Approach of query authentication for data sharing online based on MB + tree

网络数据共享机制将数据置于远程网络服务商处并通过外部访问接口进行共享,用户无须保存数据副本,网络服务商负责数据的安全保障,因此无副本情况下数据用户对网络服务商处存储数据的查询和安全校验至关重要。分析目前对远程存储数据查询和检验常用的Merkle散列树方法,就其对大规模数据进行检验时存在验证过程冗余、验证辅助数据量大等不足,提出一种基于MB+树的网络共享数据查询和检验方法,帮助数据用户确认位于网络服务商处数据的正确性和完整性。利用MB+树非叶节点包含多出度、叶节点直接映射数据等特性对数据文件进行抽象组织,避免Merkle散列树的节点数和深度随数据文件块的增多而呈线性增长的问题,同时缩短检验过程中的查询认证路径,减少检验所需的辅助认证信息,有效地控制了时间和空间消耗。

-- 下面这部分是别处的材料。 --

--- src/rtl/uart_loader.sv ---
// uart_loader: receives a framed program over UART and writes it into instruction memory.
// Parameter:
//    TIMEOUT    inter-byte timeout in clk cycles while a load frame is in progress
// Ports:
//    clk        system clock, rising edge
//    reset      synchronous active-low reset
//    rx_update  one-cycle strobe, rx_data holds a new received byte
//    rx_data    received byte
//    wr_en      one-cycle instruction-memory write strobe
//    wr_addr    word address of the write
//    wr_data    word to write
//    tx_req     one-cycle send request for the response byte
//    tx_data    response byte (0x06 ACK, 0x15 NAK), valid with tx_req
//    tx_busy    transmitter busy, tx_req is held off while high
//    loading    high while a load frame is in progress
//    cpu_run    high after a successful load, releases the CPU
module uart_loader #(
   parameter int TIMEOUT = 1000000
) (
   input  logic        clk,
   input  logic        reset,
   input  logic        rx_update,
   input  logic [7:0]  rx_data,
   output logic        wr_en,
   output logic [10:0] wr_addr,
   output logic [31:0] wr_data,
   output logic        tx_req,
   output logic [7:0]  tx_data,
   input  logic        tx_busy,
   output logic        loading,
   output logic        cpu_run
);
   localparam int TW = $clog2(TIMEOUT + 1);
   typedef enum logic [2:0] {IDLE, LEN_LO, LEN_HI, DATA, CSUM} state_t;
   state_t state, state_n;
   logic [15:0]   len;
   logic [11:0]   widx;
   logic [1:0]    bcnt;
   logic [23:0]   asm_r;
   logic [7:0]    csum;
   logic [TW-1:0] timer;
   logic          pending;
   logic [7:0]    resp;
   logic          start, resp_v, timeout;
   logic [7:0]    resp_b;
   logic [15:0]   n_len;
   assign n_len   = {rx_data, len[7:0]};
   assign timeout = (state != IDLE) && !rx_update && (timer == TW'(TIMEOUT - 1));
   assign loading = (state != IDLE);
   // Response goes out on the first cycle the transmitter is free.
   assign tx_req  = pending && !tx_busy;
   assign tx_data = resp;
   always_comb begin
      state_n = state;
      start   = 1'b0;
      resp_v  = 1'b0;
      resp_b  = 8'h15;
      if (timeout) begin
         state_n = IDLE;
         resp_v  = 1'b1;
      end else if (rx_update) begin
         case (state)
            IDLE: begin
               start   = (rx_data == 8'hA5);
               state_n = start ? LEN_LO : IDLE;
            end
            LEN_LO: state_n = LEN_HI;
            LEN_HI: begin
               resp_v  = (n_len == 16'd0) || (n_len > 16'd2048);
               state_n = resp_v ? IDLE : DATA;
            end
            DATA: state_n = (bcnt == 2'd3 && {4'd0, widx} == len - 16'd1) ? CSUM : DATA;
            CSUM: begin
               state_n = IDLE;
               resp_v  = 1'b1;
               resp_b  = (rx_data == csum) ? 8'h06 : 8'h15;
            end
            default: state_n = IDLE;
         endcase
      end
   end
   always_ff @(posedge clk) begin
      if (!reset) begin
         state   <= IDLE;
         len     <= '0;
         widx    <= '0;
         bcnt    <= '0;
         asm_r   <= '0;
         csum    <= '0;
         timer   <= '0;
         pending <= 1'b0;
         resp    <= '0;
         wr_en   <= 1'b0;
         wr_addr <= '0;
         wr_data <= '0;
         cpu_run <= 1'b0;
      end else begin
         state <= state_n;
         wr_en <= 1'b0;
         timer <= (rx_update || state == IDLE) ? '0 : timer + 1'b1;
         if (start) begin
            cpu_run <= 1'b0;
            bcnt    <= '0;
            widx    <= '0;
            wr_addr <= '0;
            csum    <= '0;
         end
         if (rx_update && state == LEN_LO) len[7:0] <= rx_data;
         if (rx_update && state == LEN_HI) len[15:8] <= rx_data;
         if (rx_update && state == DATA) begin
            // Little-endian words: bytes shift in from the top, first byte ends in bits 7:0.
            asm_r <= {rx_data, asm_r[23:8]};
            csum  <= csum + rx_data;
            bcnt  <= bcnt + 2'd1;
            if (bcnt == 2'd3) begin
               wr_en   <= 1'b1;
               wr_data <= {rx_data, asm_r};
               wr_addr <= widx[10:0];
               widx    <= widx + 12'd1;
            end
         end
         if (rx_update && state == CSUM) cpu_run <= (rx_data == csum);
         // A fresh response overwrites one still waiting, so only the latest is sent.
         if (resp_v) begin
            pending <= 1'b1;
            resp    <= resp_b;
         end else if (tx_req) begin
            pending <= 1'b0;
         end
      end
   end
endmodule

--- config.mk ---
export PLATFORM = sky130hd
export DESIGN_NAME = uart_loader
export DESIGN_NICKNAME = d
export VERILOG_FILES = /design/src/rtl/uart_loader.sv
export SDC_FILE = /design/constraint.sdc
export NUM_CORES = 1
export LEC_CHECK = 0
export ABC_CLOCK_PERIOD_IN_PS = 2400
export CAP_MARGIN = 10
export CORE_UTILIZATION = 51
export CTS_CLUSTER_SIZE = 8
export DETAILED_ROUTE_END_ITERATION = 6
export GPL_TIMING_DRIVEN = 0
export PLACE_DENSITY = 0.76
export SKIP_CTS_REPAIR_TIMING = 1
export SKIP_LAST_GASP = 1
export SLEW_MARGIN = 20
export SYNTH_ARGS = -nofsm -noshare
export SYNTH_HDL_FRONTEND = slang
export SYNTH_SLANG_ARGS = --single-unit
--- constraint.sdc ---
create_clock -name clk -period 2.4 [get_ports clk]
set_input_delay 0.36 -clock clk [delete_from_list [all_inputs] [get_ports clk]]
set_output_delay 0.36 -clock clk [all_outputs]
set_load 0.01 [all_outputs]
== After elaboration in Yosys (flattened, before gate mapping) ==
Cells that the tools add are included.
Widths: inputs -> output; s select.

* Add/subtract/negate cells: 5
* Bitwise logic cells: 1
* Shift-type cells: 0
* $mul: 0
* $lt $le $gt $ge: 1
* Reductions and logical operators: 22
* Eq/ne operators: 9
* Mux-type cells: 29
* Divide/modulo/power cells: 0

{| class="wikitable"
|+ Operator list
! kind !! count
|-
| $mux 12 || 3
|-
| $mux 11 || 3
|-
| $add 20x1->20 const B || 1
|-
| $eq 20x20->1 const B || 1
|-
| $mux 5 || 4
|-
| $eq 12x16->1 || 1
|-
| $gt 16x12->1 const B || 1
|-
| $logic_not 16->1 || 1
|-
| $mux 8 || 2
|-
| $sub 16x1->16 const B || 1
|-
| $add 12x1->12 const B || 1
|-
| $pmux 3 s4 || 1
|-
| $mux 1 || 11
|-
| $add 8x8->8 || 1
|-
| $eq 8x8->1 || 1
|-
| $eq 8x8->1 const B || 1
|-
| $logic_and 1x1->1 || 8
|-
| $eq 3x2->1 const B || 2
|-
| $mux 2 || 3
|-
| $reduce_bool 2->1 || 3
|-
| $reduce_and 2->1 || 2
|-
| $reduce_or 2->1 || 2
|-
| $eq 3x1->1 const B || 1
|-
| $eq 3x3->1 const B || 1
|-
| other kinds (9) || 11
|}

* Bits in latches: 0
* Memory bits (read-only): 0
* Logic and storage cells: 81
* Memories kept: 0
* Memory bits (writable): 0
* Output and inout port bits: 55
* Input bits: 12
* Register bits after elaboration: 139

== Depth between registers and ports, before layout ==
* Depth after elaboration: 7
* Mapped depth: 9
* Depth with buffers taken out: 9

== Least setup slack after synthesis ==
Ideal clock, no wire load.

* Path type: register -> register
* From: register len[0]
* To: register state[2]
* Path buffers: 0
* Arrival: 2.221 ns
* Stages on the path, launching flop included: 10
* Slack: 0.063 ns
* Required time: 2.284 ns
* Clock period less this slack: 2.337 ns
* Library setup time: 0.116 ns
* Path through: dfxtp_1 -> inv_1 -> ha_1 -> or4b_4 -> or3_1 -> a2111oi_1 -> nor3_1 -> o21ai_0 -> or2_1 -> a21oi_1

* Longest elaborated chain between the ends: 5

{| class="wikitable"
|+ RTL lines
! element !! RTL line !! RTL
|-
| from (decl) || 36 || <nowiki>logic [15:0] len;</nowiki>
|-
| from (signal assigned) || 108 || <nowiki>if (rx_update && state == LEN_LO) len[7:0] <= rx_data;</nowiki>
|-
| $sub 16x1->16 || 72 || <nowiki>DATA: state_n = (bcnt == 2'd3 && {4'd0, widx} == len - 16'd1) ? CSUM : DATA;</nowiki>
|-
| $eq 12x16->1 || 72 ||
|-
| $logic_and 1x1->1 || 72 ||
|-
| $mux 3 || 72 ||
|-
| $pmux 3 s4 || 62 || <nowiki>case (state)</nowiki>
|-
| to (signal assigned) || 98 || <nowiki>state <= state_n;</nowiki>
|-
| to (decl) || 35 || <nowiki>state_t state, state_n;</nowiki>
|}

No other way between the ends.
A chain may end at the register's enable or synchronous reset.

== Final worst setup path ==
* From: register len[1]
* To: register state[2]

Same word-level chain as after synthesis.

==> impl_summary.md <==
Finish
In the final design database the tool counted between 800 and 900 nets. The post-route standard cell area excluding fillers is 7500 µm². The number of antenna diodes is 0. Counting the fill cells in the layout gives slightly above 900. In the final layout, the share of cells above drive strength 1 is 0.0899. The area overhead of the layout relative to synthesis is 25.2%.

Power
The share of total power dissipated in combinational logic is 0.026. Across the VDD grid, the largest voltage drop is roughly 0.64 mV. Of the total power, the share spent switching nets is 0.228. The net load switching power is roughly 1.1 mW. The internal power of the cells totals between 3 and 4 mW. The share of total power dissipated in sequential elements is 0.470. In this run the power density over the cells is between 600 and 700 nW/µm². Of the total power, the clock network draws 0.504.

The analysis attributes to cell leakage a power of 2.71 nW.

Clocking
The tree built by TritonCTS fans out to roughly 130 sinks. The buffer depth of the longest clock path is 2. The number of clock buffers added by TritonCTS is 17. The H-tree level count is 4. The clock-pin slew on the worst setup and hold paths is approximately 0.060 ns. In this run the clock root is driven by a clkbuf_16. The clock latency on the worst-skew pair is 0.42 ns. The TritonCTS clock tree is done.

Die
The number of I/O pins is 67. The overall die height is 110 µm. The floorplan has 39 rows. The region available for standard cell placement spans approximately 11000 µm². The initial utilization of the core area, before any placement, comes to 0.524.

The die covers approximately 12000 µm². The width of the chip is approximately 110 µm.

STA
The max-slew violation count is 0. For the finished layout, the period the worst path requires is between 2 and 2.5 ns. Setup violations remaining at the end of the flow were counted as 0. In this run the tightest slew margin relative to its limit is 0.443. Setup repair after global routing could not meet its margin everywhere. In the finished design, the share of the clock period the worst path needs comes to 0.979. The least setup slack across all paths after layout is roughly 0.051 ns. The actual slew at the worst max-slew pin is around 0.83 ns. After routing, the total negative slack on setup checks comes to 0 ns.

The clock skew after layout is around 0.008 ns. Derived from the worst setup path, the maximum achievable clock frequency is around 430 MHz. The hold violation count in the final report is 0.

Synthesis
The register bit count reported by yosys is between 100 and 150. The count of flip-flops with a built-in enable after synthesis is 0. The library cell occupying the most area in the post-synthesis netlist is dfxtp_1. In this run the mean area of a mapped cell was ~8.2 µm². The count of different cell masters after synthesis is 68. The async set-reset flop share out of synthesis is 0.

In the post-synthesis netlist, the biggest area contributors are dfxtp_1, nand2_1, a21oi_1. The cell count after synthesis is roughly 730. Of the post-synthesis cell area, the dominant cell type holds 0.448. The most common cell in the synthesized netlist is nand2_1. By count the netlist is led by nand2_1, dfxtp_1, a21oi_1, nor2_1. The cell area after synthesis is roughly 6000 µm².

The fraction of the yosys area taken by sequential cells is 0.448. In the synthesized netlist the dominant register cell turns out to be dfxtp_1. During synthesis, Yosys emitted a total of 0 warnings.

Global route
The number of global-route vias before repair is between 5000 and 6000. The largest net degree at the start of global routing is 17. The total global-route track usage is 0.263. For this run the aggregate overflow at the end of global routing stands at 0. The global-route wire length before repair is roughly 24 mm. The initial antenna violation count is 0.

Routing
The wire length per cell after detailed routing is around 15 µm. The routed layout has roughly 5400 vias. The number of vias per cell is 5.55. The first TritonRoute pass finished after 4 iterations.

The final antenna-violating net count is 0. The first-iteration detailed-routing DRC count is between 300 and 400. For this run, design rule violations remaining after detail routing come to 0.

The total wire length after detailed routing is ~15 mm.

Worst setup path
The maximum fanout count along the critical path is 6. The kind of end point of the critical path is a flip-flop. The endpoint required time on the critical path is about 2.8 ns.

STA puts the critical path data arrival time at about 2.7 ns. STA classifies the critical path startpoint as a flip-flop. The critical path is of the reg2reg type.

Placed design
The instance area after placement is slightly below 7000 µm². Timing analysis after detailed placement gives a worst setup slack of -0.647 ns. Detailed placement ended at an HPWL of 10.7 mm. The global placement routability congestion is around 0.9. In this run the tool buffered the top-level ports with 61 buffer cells.

Hold path
The kind of path behind the tightest hold check is in2reg.

Outcome
The flow ran to the end, and the final reports show no timing, DRC or antenna violations.

Job
Across the run, the number of max-cap violations was 0.
==> routing by layer <==
metal	track usage	vias to the layer above	part of all wire
met5	0	-	0
met4	0.118	0	0.023
met3	0.0688	35	0.045
met2	0.449	132	0.50
met1	0.308	2575	0.43
li1	-	2676	-
==> power groups by stage <==
stage	sequential, mW	combinational, mW	clock [mW]
2_1_floorplan	2.27	0.0630	0
3_3_place_gp	2.27	0.120	0
3_5_place_dp	2.27	0.122	0
4_1_cts	2.22	0.123	2.41
5_1_grt	2.22	0.134	2.50
6_report	2.22	0.124	2.38
==> critical path, cell delays in order (launching register included) <==
cell       delay (ns)
dfxtp_1          0.35
inv_1            0.11
ha_4             0.17
or4b_4           0.51
nor4_2           0.37
a2111oi_4        0.10
nor3_1           0.17
o21ai_0          0.10
or2_1            0.23
a21oi_1          0.17
==> cell usage in the layout, fill, tap and decap left out, types with 3 or more instances in the layout <==
cell type / instances
and3_1: 11
nor2_1: 49
xor2_1: 24
nor2b_1: 3
clkinvlp_4: 4
clkbuf_1: 34
xnor2_1: 16
clkdlybuf4s50_1: 58
o21ai_1: 9
clkbuf_16: 17
nand4_1: 4
clkinv_4: 4
a21boi_1: 10
ha_1: 10
clkbuf_8: 4
nor3_1: 16
nand3_1: 35
and2_1: 7
a22o_1: 11
or3_1: 3
a21oi_1: 88
nor4_1: 3
nand3b_1: 7
dfxtp_1: 133
a21o_1: 5
inv_1: 6
dlymetal6s2s_1: 3
conb_1: 4
inv_6: 3
nand2_1: 172
buf_4: 11
o21ai_0: 4
==> through the flow <==
stage                     instances  total power, mW  utilization  hold slack [ns]
after floorplan                 736             2.34            -            0.426
final                           977             4.73        0.657            0.363
after detailed placement        940             2.40        0.595            0.448
after CTS                       972             4.76        0.643            0.344
after global placement          940             2.39        0.594            0.444
after global routing            977             4.86        0.657            0.373
==> final timing paths <==
path                                          startpoint                        to  slack, ns  depth (start not counted)
worst max-delay path                 len[1]$_SDFFE_PN0P_     state[2]$_SDFFE_PP0P_       0.05                          9
worst min-delay path                          rx_data[7]       len[7]$_SDFFE_PN0P_       0.36                          3
worst max register to register       len[1]$_SDFFE_PN0P_     state[2]$_SDFFE_PP0P_       0.05                          9
worst min register to register  wr_data[16]$_SDFFE_PN0P_  wr_data[16]$_SDFFE_PN0P_       0.46                          2
==> state kept, by name (all words and copies together), names as in the netlist <==
signal	flops
timer	20
cpu_run	1
pending	1
wr_en	1
bcnt	2
wr_addr	11
widx	12
wr_data	32
state	3
asm_r	24
tx_data	3
csum	8
len	16
==> area by class of cell <==
type / instances / area [µm²] / share of cell area
multi-input cells: 546 / 3140 / 0.419
inverters: 8 / 30.0 / 0.00401
repair buffers: 67 / 663 / 0.0885
well taps: 143 / 179 / 0.0239
clock inverters: 12 / 96.3 / 0.0129
clock buffers: 20 / 457 / 0.0609
plain buffers: 47 / 244 / 0.0325
flip-flops and latches: 134 / 2680 / 0.358
==> logic make-up after synthesis <==
kind of cell / Yosys count / synth area share
flops: 134 / 0.448
simple gates: 338 / 0.263
fa+ha+maj: 12 / 0.0263
xor+xnor: 40 / 0.0585
mux: 4 / 0.00731
buf+inv: 56 / 0.0462
compound gates: 148 / 0.150
other cells: 1 / 0.000626
Power figures use the tool's default switching activity.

通过实验分析可知,相较于常用的方法(如Merkle散列树),处理大规模数据时MB+树更易于构建,也能够更加快速地查询和检验数据文件。

Data sharing online is now being wildly used through many applications.In this mode,data is uploaded to network service providers by data owners.So it is shared by network service providers instead of data owners and can be accessed through external interface by any other users.Then there is no need for data owners to keep the copy of their data.Due to the reputation of network service providers,query authentication for data sharing online by data owners becomes important.This paper applied traditional Merkle hash tree to ensure the correctness and integrity of data remotely stored.Considering the disadvantages of Merkle hash tree such as redundant verification procedures,large auxiliary verifications and so on,this paper proposed a new approach of query authentication for these data based on MB+tree.It constructed MB+tree by partitions of data under verification,and its leaf nodes were directly mapped to certain partitions.Tree authentication algorithm through MB+tree could check the validity of any random partition.Compared with Merkle hash tree,experimental results show that this approach has the advantages of less query paths,lower auxiliary verifications,and moderate complexity.